### Action item
Your output should be the entries below, exact in every detail.
Data for the task Start Marker
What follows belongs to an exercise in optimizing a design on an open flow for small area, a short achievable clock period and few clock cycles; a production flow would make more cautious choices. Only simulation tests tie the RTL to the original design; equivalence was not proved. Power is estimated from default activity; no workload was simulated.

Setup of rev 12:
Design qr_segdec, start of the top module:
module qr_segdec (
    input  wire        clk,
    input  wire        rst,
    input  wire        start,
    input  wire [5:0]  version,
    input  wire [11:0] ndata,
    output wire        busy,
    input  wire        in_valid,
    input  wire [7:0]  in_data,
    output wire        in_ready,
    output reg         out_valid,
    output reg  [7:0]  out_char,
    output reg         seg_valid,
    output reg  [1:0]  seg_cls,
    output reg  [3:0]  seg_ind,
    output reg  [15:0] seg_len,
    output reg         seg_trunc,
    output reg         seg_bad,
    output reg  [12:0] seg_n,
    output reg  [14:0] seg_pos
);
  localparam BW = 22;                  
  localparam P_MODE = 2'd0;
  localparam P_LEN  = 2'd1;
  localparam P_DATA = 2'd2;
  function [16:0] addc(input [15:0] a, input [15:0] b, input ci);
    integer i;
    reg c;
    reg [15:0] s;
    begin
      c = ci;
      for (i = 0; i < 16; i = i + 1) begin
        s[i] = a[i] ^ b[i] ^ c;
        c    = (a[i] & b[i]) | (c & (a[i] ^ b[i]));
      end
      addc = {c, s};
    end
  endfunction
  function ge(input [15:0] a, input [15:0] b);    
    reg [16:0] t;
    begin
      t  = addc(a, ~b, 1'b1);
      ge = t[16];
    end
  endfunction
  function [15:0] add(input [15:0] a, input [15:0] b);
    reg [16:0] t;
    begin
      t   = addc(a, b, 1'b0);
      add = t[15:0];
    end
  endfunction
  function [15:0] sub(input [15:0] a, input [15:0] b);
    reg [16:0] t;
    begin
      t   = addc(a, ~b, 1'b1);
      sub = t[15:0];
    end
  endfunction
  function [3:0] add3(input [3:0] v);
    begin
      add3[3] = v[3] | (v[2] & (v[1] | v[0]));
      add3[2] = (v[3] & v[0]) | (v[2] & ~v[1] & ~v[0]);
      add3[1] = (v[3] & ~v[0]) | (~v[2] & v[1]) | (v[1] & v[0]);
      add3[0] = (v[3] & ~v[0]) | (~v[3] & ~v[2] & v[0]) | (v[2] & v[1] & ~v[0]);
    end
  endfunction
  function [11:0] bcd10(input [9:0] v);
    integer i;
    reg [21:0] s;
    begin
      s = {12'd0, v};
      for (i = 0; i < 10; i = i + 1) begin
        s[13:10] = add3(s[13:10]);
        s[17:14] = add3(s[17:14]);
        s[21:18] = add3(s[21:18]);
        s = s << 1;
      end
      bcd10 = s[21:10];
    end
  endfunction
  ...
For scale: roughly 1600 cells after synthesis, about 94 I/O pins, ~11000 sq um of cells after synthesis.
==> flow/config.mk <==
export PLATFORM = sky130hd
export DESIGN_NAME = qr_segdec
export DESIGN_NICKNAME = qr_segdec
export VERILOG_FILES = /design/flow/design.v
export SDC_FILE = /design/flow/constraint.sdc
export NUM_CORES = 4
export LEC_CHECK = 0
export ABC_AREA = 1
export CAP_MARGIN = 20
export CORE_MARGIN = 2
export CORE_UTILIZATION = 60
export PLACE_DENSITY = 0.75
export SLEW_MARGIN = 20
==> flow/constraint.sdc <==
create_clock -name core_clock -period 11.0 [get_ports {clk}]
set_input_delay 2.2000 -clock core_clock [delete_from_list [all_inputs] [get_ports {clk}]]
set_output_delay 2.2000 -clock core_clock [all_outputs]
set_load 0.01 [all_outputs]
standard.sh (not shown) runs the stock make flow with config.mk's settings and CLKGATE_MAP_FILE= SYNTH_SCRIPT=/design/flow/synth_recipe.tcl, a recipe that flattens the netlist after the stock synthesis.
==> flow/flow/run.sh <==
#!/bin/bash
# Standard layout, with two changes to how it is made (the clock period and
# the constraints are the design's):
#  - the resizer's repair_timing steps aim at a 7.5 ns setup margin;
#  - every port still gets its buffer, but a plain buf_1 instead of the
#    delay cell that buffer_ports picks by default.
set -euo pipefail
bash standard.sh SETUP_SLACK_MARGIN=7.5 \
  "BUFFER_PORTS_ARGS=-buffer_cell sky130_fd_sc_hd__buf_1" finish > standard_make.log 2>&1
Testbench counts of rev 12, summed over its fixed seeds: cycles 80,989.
Data for the task End Marker
### Exercise result
What follows belongs to an exercise in optimizing a design on an open flow for small area, a short achievable clock period and few clock cycles; a production flow would make more cautious choices. Only simulation tests tie the RTL to the original design; equivalence was not proved. Power is estimated from default activity; no workload was simulated.

Setup of rev 12:
Design qr_segdec, start of the top module:
module qr_segdec (
    input  wire        clk,
    input  wire        rst,
    input  wire        start,
    input  wire [5:0]  version,
    input  wire [11:0] ndata,
    output wire        busy,
    input  wire        in_valid,
    input  wire [7:0]  in_data,
    output wire        in_ready,
    output reg         out_valid,
    output reg  [7:0]  out_char,
    output reg         seg_valid,
    output reg  [1:0]  seg_cls,
    output reg  [3:0]  seg_ind,
    output reg  [15:0] seg_len,
    output reg         seg_trunc,
    output reg         seg_bad,
    output reg  [12:0] seg_n,
    output reg  [14:0] seg_pos
);
  localparam BW = 22;                  
  localparam P_MODE = 2'd0;
  localparam P_LEN  = 2'd1;
  localparam P_DATA = 2'd2;
  function [16:0] addc(input [15:0] a, input [15:0] b, input ci);
    integer i;
    reg c;
    reg [15:0] s;
    begin
      c = ci;
      for (i = 0; i < 16; i = i + 1) begin
        s[i] = a[i] ^ b[i] ^ c;
        c    = (a[i] & b[i]) | (c & (a[i] ^ b[i]));
      end
      addc = {c, s};
    end
  endfunction
  function ge(input [15:0] a, input [15:0] b);    
    reg [16:0] t;
    begin
      t  = addc(a, ~b, 1'b1);
      ge = t[16];
    end
  endfunction
  function [15:0] add(input [15:0] a, input [15:0] b);
    reg [16:0] t;
    begin
      t   = addc(a, b, 1'b0);
      add = t[15:0];
    end
  endfunction
  function [15:0] sub(input [15:0] a, input [15:0] b);
    reg [16:0] t;
    begin
      t   = addc(a, ~b, 1'b1);
      sub = t[15:0];
    end
  endfunction
  function [3:0] add3(input [3:0] v);
    begin
      add3[3] = v[3] | (v[2] & (v[1] | v[0]));
      add3[2] = (v[3] & v[0]) | (v[2] & ~v[1] & ~v[0]);
      add3[1] = (v[3] & ~v[0]) | (~v[2] & v[1]) | (v[1] & v[0]);
      add3[0] = (v[3] & ~v[0]) | (~v[3] & ~v[2] & v[0]) | (v[2] & v[1] & ~v[0]);
    end
  endfunction
  function [11:0] bcd10(input [9:0] v);
    integer i;
    reg [21:0] s;
    begin
      s = {12'd0, v};
      for (i = 0; i < 10; i = i + 1) begin
        s[13:10] = add3(s[13:10]);
        s[17:14] = add3(s[17:14]);
        s[21:18] = add3(s[21:18]);
        s = s << 1;
      end
      bcd10 = s[21:10];
    end
  endfunction
  ...
For scale: roughly 1600 cells after synthesis, about 94 I/O pins, ~11000 sq um of cells after synthesis.
==> flow/config.mk <==
export PLATFORM = sky130hd
export DESIGN_NAME = qr_segdec
export DESIGN_NICKNAME = qr_segdec
export VERILOG_FILES = /design/flow/design.v
export SDC_FILE = /design/flow/constraint.sdc
export NUM_CORES = 4
export LEC_CHECK = 0
export ABC_AREA = 1
export CAP_MARGIN = 20
export CORE_MARGIN = 2
export CORE_UTILIZATION = 60
export PLACE_DENSITY = 0.75
export SLEW_MARGIN = 20
==> flow/constraint.sdc <==
create_clock -name core_clock -period 11.0 [get_ports {clk}]
set_input_delay 2.2000 -clock core_clock [delete_from_list [all_inputs] [get_ports {clk}]]
set_output_delay 2.2000 -clock core_clock [all_outputs]
set_load 0.01 [all_outputs]
standard.sh (not shown) runs the stock make flow with config.mk's settings and CLKGATE_MAP_FILE= SYNTH_SCRIPT=/design/flow/synth_recipe.tcl, a recipe that flattens the netlist after the stock synthesis.
==> flow/flow/run.sh <==
#!/bin/bash
# Standard layout, with two changes to how it is made (the clock period and
# the constraints are the design's):
#  - the resizer's repair_timing steps aim at a 7.5 ns setup margin;
#  - every port still gets its buffer, but a plain buf_1 instead of the
#    delay cell that buffer_ports picks by default.
set -euo pipefail
bash standard.sh SETUP_SLACK_MARGIN=7.5 \
  "BUFFER_PORTS_ARGS=-buffer_cell sky130_fd_sc_hd__buf_1" finish > standard_make.log 2>&1
Testbench counts of rev 12, summed over its fixed seeds: cycles 80,989.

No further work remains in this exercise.